No porque lo escriba una máquina. Sino porque nadie sabe qué escribió.
Hay un debate que circula entre ingenieros y entusiastas. Unos dicen que el código de IA es mediocre por definición. Otros responden que el código “artesanal” es un mito romántico, que nadie escribe software línea por línea desde hace décadas.
Y los dos tienen algo de razón. Y los dos están esquivando el punto.
El problema nunca fue quién escribe el código.
El problema es si alguien entiende lo que hace.
Un ingeniero que copia de Stack Overflow sin entender el contexto produce el mismo riesgo que alguien haciendo vibe coding sin criterio. La herramienta es diferente. La negligencia es idéntica.

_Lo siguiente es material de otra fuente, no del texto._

This is an optimization exercise on Yosys and OpenROAD, whose aim is small area, not a production implementation. The RTL was checked by simulation tests, not by an equivalence proof against the original design. No activity file was given, so power comes from the tool's default toggle rates.

## flow/design.v

```verilog
module pcal64_rte (
    input  wire        clk,
    input  wire        rst,             
    input  wire        addr_sel,        
    input  wire        cmd_valid,
    input  wire [63:0] cmd_word,
    output wire        resp_accepted,
    output wire [1:0]  resp_reason,
    output wire        bus_req_valid,
    output wire        bus_req_rw,
    output wire [6:0]  bus_req_addr,
    output wire [7:0]  bus_req_reg,
    output wire [1:0]  bus_req_len,
    output wire [15:0] bus_req_wdata,
    input  wire        bus_done,
    input  wire        bus_ok,
    input  wire [15:0] bus_rdata,
    input  wire        irq_edge,
    output wire        done_valid,
    output wire [7:0]  done_tag,
    output wire        done_status,
    output wire [15:0] done_value,
    output wire        irq_valid,
    output wire [7:0]  irq_tag,
    output wire        irq_status,
    output wire [15:0] irq_changed,
    output wire [15:0] irq_values
);
    localparam [3:0] S_IDLE    = 4'b0000;
    localparam [3:0] S_DONE_C  = 4'b0010;   
    localparam [3:0] S_DONE_S  = 4'b0011;   
    localparam [3:0] S_WC_BW   = 4'b0100;   
    localparam [3:0] S_WC_SI   = 4'b0101;   
    localparam [3:0] S_RI_SV   = 4'b0110;   
    localparam [3:0] S_RS_SV   = 4'b0111;   
    localparam [3:0] S_RO      = 4'b1000;   
    localparam [3:0] S_RI_BR   = 4'b1001;   
    localparam [3:0] S_RO_COND = 4'b1010;   
    localparam [3:0] S_RM      = 4'b1011;   
    localparam [3:0] S_RC_BW   = 4'b1100;   
    localparam [3:0] S_RC_SI   = 4'b1101;   
    localparam [3:0] S_RC_COND = 4'b1110;   
    localparam [3:0] S_WLAST   = 4'b1111;   
    reg [3:0]  st;
    reg [15:0] ra, rb, rc;
    reg        cbv;
    reg [7:0]  tag;
    reg        ihv;
    reg [7:0]  iht;
    reg        pend;
    reg        asel;
    reg        okq;       
    wire [3:0]  op  = cmd_word[63:60];
    wire [15:0] ca  = cmd_word[15:0];
    wire [15:0] cb  = cmd_word[31:16];
    wire [15:0] cc  = cmd_word[47:32];
    wire op_mode = (op == 4'd1);
    wire op_wr   = (op == 4'd2);
    wire op_tgl  = (op == 4'd3);
    wire op_bw   = (op == 4'd4);
    wire op_btgl = (op == 4'd5);
    wire op_si   = (op == 4'd6);
    wire op_br   = (op == 4'd7);
    wire op_set  = (op == 4'd8);
    wire op_clr  = (op == 4'd9);
    wire single  = op_mode | op_wr | op_tgl;
    wire invalid = (op == 4'd0) || (op > 4'd9) || (cmd_word[59:57] != 3'b000);
    wire badpin  = single && (ca[15:4] != 12'd0);
    wire legal   = !invalid && !badpin;
    wire outst  = st[3] | st[2];
    wire s_done = !outst && st[1];
    wire comp   = bus_done && outst;
    wire ok     = bus_ok;
    wire idle_n   = !outst && !(st[1] && pend);
    wire svc      = (s_done && pend) || (idle_n && irq_edge);
    wire cmd_idle = idle_n && !irq_edge;
    wire acc      = cmd_valid && legal && cmd_idle;
    wire acc_seq  = acc && !op[3];
    wire [15:0] X     = bus_rdata;
    wire [15:0] wdata = (X & ~ra) ^ rb;
    wire diff = (|(X & ra)) ^ (|rb);
    reg [3:0] st_n;
    reg       issue_c;    
    always @(*) begin
        issue_c = 1'b0;
        st_n    = st;
        if (comp) begin
            if (!ok) begin
                st_n = (st[3:1] == 3'b011) ? S_DONE_S : S_DONE_C;
            end else begin
                case (st)
                    S_RO:      begin issue_c = 1'b1; st_n = S_WLAST; end
                    S_RM:      begin issue_c = 1'b1; st_n = S_WLAST; end
                    S_RO_COND,
                    S_RC_COND: begin issue_c = diff; st_n = diff ? S_WLAST : S_DONE_C; end
                    S_RC_BW:   begin issue_c = 1'b1; st_n = S_WC_BW; end
                    S_RC_SI:   begin issue_c = 1'b1; st_n = S_WC_SI; end
                    S_WC_BW:   begin issue_c = 1'b1; st_n = S_RO; end
                    S_WC_SI:   begin issue_c = 1'b1; st_n = S_RM; end
                    S_RI_SV:   begin issue_c = 1'b1; st_n = S_RS_SV; end
                    S_RS_SV:   st_n = S_DONE_S;
                    default:   st_n = S_DONE_C;    
                endcase
            end
        end else if (svc) begin
            st_n = S_RI_SV;
        end else if (s_done) begin
            st_n = S_IDLE;
        end
        if (acc_seq) begin
            case (op[2:0])
                3'd1:    st_n = S_RC_COND;
                3'd2:    st_n = S_RO_COND;
                3'd4:    st_n = S_RC_BW;
                3'd6:    st_n = S_RC_SI;
                3'd7:    st_n = S_RI_BR;
                default: st_n = S_RO;        
            endcase
        end
    end
    wire r1_c = st[3] | ~st[1];
    wire r2_c = st[3] ? st[2] : st[1];
    wire r3_c = st[3] ? (st[1] & st[0]) : (st[1] | st[0]);
    wire r1_a = ~svc & ~op_br;
    wire r2_a = ~svc & (op_mode | op_bw | op_si);
    wire r1   = outst ? r1_c : r1_a;
    wire r2   = outst ? r2_c : r2_a;
    wire r3   = outst & r3_c;
    assign bus_req_valid = !rst && (issue_c || svc || acc_seq);
    assign bus_req_rw    = st[3];
    assign bus_req_reg   = {1'b0, r3, 2'b00, r3, r2, r1, 1'b0};
    assign bus_req_addr  = {6'b010000, asel};
    assign bus_req_len   = 2'd2;
    assign bus_req_wdata = wdata;
    assign resp_accepted = legal && cmd_idle;
    assign resp_reason   = invalid ? 2'd3 : badpin ? 2'd2 : cmd_idle ? 2'd0 : 2'd1;
    wire [3:0] lo = 4'd1 << ca[1:0];
    wire [3:0] hi = 4'd1 << ca[3:2];
    wire       ld = !outst;
    wire [3:0] hi_a = hi & {4{ld & (op_mode | op_wr)}};
    wire [3:0] hi_b = hi & {4{ld & ((op_mode & ~cb[0]) | (op_wr & cb[0]) | op_tgl)}};
    wire       a_a  = ld & (op_bw | op_si);
    wire       a_bw = ld & op_bw;
    wire       a_bt = ld & (op_btgl | op_si);
    wire       x_a  = outst & ok;
    wire       c_c  = ld & op_bw;
    wire       b_c  = ld & ~op_bw;
    wire       t_b  = outst;
    wire       keep = ok & ((st == S_RI_BR) | (st == S_RS_SV));
    wire [15:0] d_a, d_b, d_c;
    genvar i;
    generate
        for (i = 0; i < 16; i = i + 1) begin : g_bit
            assign d_a[i] = (lo[i % 4] & hi_a[i / 4]) | (ca[i] & a_a) | (X[i] & x_a);
            assign d_b[i] = (lo[i % 4] & hi_b[i / 4]) | (ca[i] & ((~cb[i] & a_bw) | a_bt)) |
                            (rc[i] & ra[i] & t_b);
            assign d_c[i] = (cc[i] & c_c) | (cb[i] & b_c) | (X[i] & keep);
        end
    endgenerate
    wire en_a = acc || (comp && (st == S_RI_SV || (st == S_RS_SV && !ok)));
    wire en_b = acc || (comp && st[3:1] == 3'b010);
    wire en_c = acc || (comp && (!ok || st[3:1] != 3'b110));
    always @(posedge clk) begin
        if (en_a) ra <= d_a;
        if (en_b) rb <= d_b;
        if (en_c) rc <= d_c;
        if (acc) begin
            cbv <= cmd_word[56];
            tag <= cmd_word[55:48];
        end
        if (acc && op_set) iht <= cmd_word[55:48];
        okq <= ok;
    end
    always @(posedge clk) begin
        if (rst) begin
            st   <= S_IDLE;
            ihv  <= 1'b0;
            pend <= 1'b0;
            asel <= addr_sel;
        end else begin
            st   <= st_n;
            if (acc && op_set) ihv <= 1'b1;
            if (acc && op_clr) ihv <= 1'b0;
            pend <= irq_edge ? !idle_n : (pend && !s_done);
        end
    end
    assign done_valid  = !rst && s_done && !st[0] && cbv;
    assign done_tag    = tag;
    assign done_status = !okq;
    assign done_value  = rc;
    assign irq_valid   = !rst && s_done && st[0] && ihv;
    assign irq_tag     = iht;
    assign irq_status  = !okq;
    assign irq_changed = rc;
    assign irq_values  = ra;
endmodule
```
Source: an optimization exercise on an open RTL-to-GDS flow (aim: small area, a short achievable clock period and few clock cycles). Production flows keep margins and buffers that such runs may drop.
The RTL was checked by simulation tests, not by an equivalence proof against the original design.

==> flow/design.v (excerpt) <==
module gc_src_linear (
    input  wire        clk,
    input  wire        rst,
    input  wire        start,
    input  wire [23:0] cfg_rs,
    input  wire [23:0] cfg_rt,
    input  wire [2:0]  cfg_chm1,
    input  wire        in_valid,
    output wire        in_ready,
    input  wire [31:0] in_data,
    output reg         out_valid,
    input  wire        out_ready,
    output reg  [31:0] out_data
);
For scale: roughly 9200 cells after synthesis, about 120 I/O pins, about 0.072 mm2 of cells after synthesis.
clock: 125.0 ns
lec_check: 0
abc_area: 1
cap_margin: 20
core_margin: 2
core_utilization: 40
setup_slack_margin: 5
slew_margin: 20
run.sh (not shown) runs the stock make flow with config.mk's settings and CLKGATE_MAP_FILE= SYNTH_SCRIPT=/design/flow/synth_recipe.tcl, a recipe that flattens the netlist after the stock synthesis.
Testbench counts at the start, summed over its fixed seeds: cycles 276,178.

La IA genera código que funciona hoy y que nadie sabe cómo mantener mañana. No porque sea incapaz, sino porque nadie le pidió que explicara sus decisiones. Y nadie revisó si tenían sentido.
Escribí un libro de vibe coding porque creo que estas herramientas cambian las reglas. Pero cambiar las reglas no significa eliminar la responsabilidad. Significa que la responsabilidad se mueve de lugar.
Ya no está en escribir cada línea.
Está en saber si lo que se escribió tiene sentido.
Delegar sin comprender no es innovación. Es negligencia con mejor marketing.
Y eso aplica igual si le delegas a una IA, a un equipo offshore, o a un junior sin supervisión.
La pregunta no es si el código fue escrito por un humano.
Es si algún humano puede responder por él.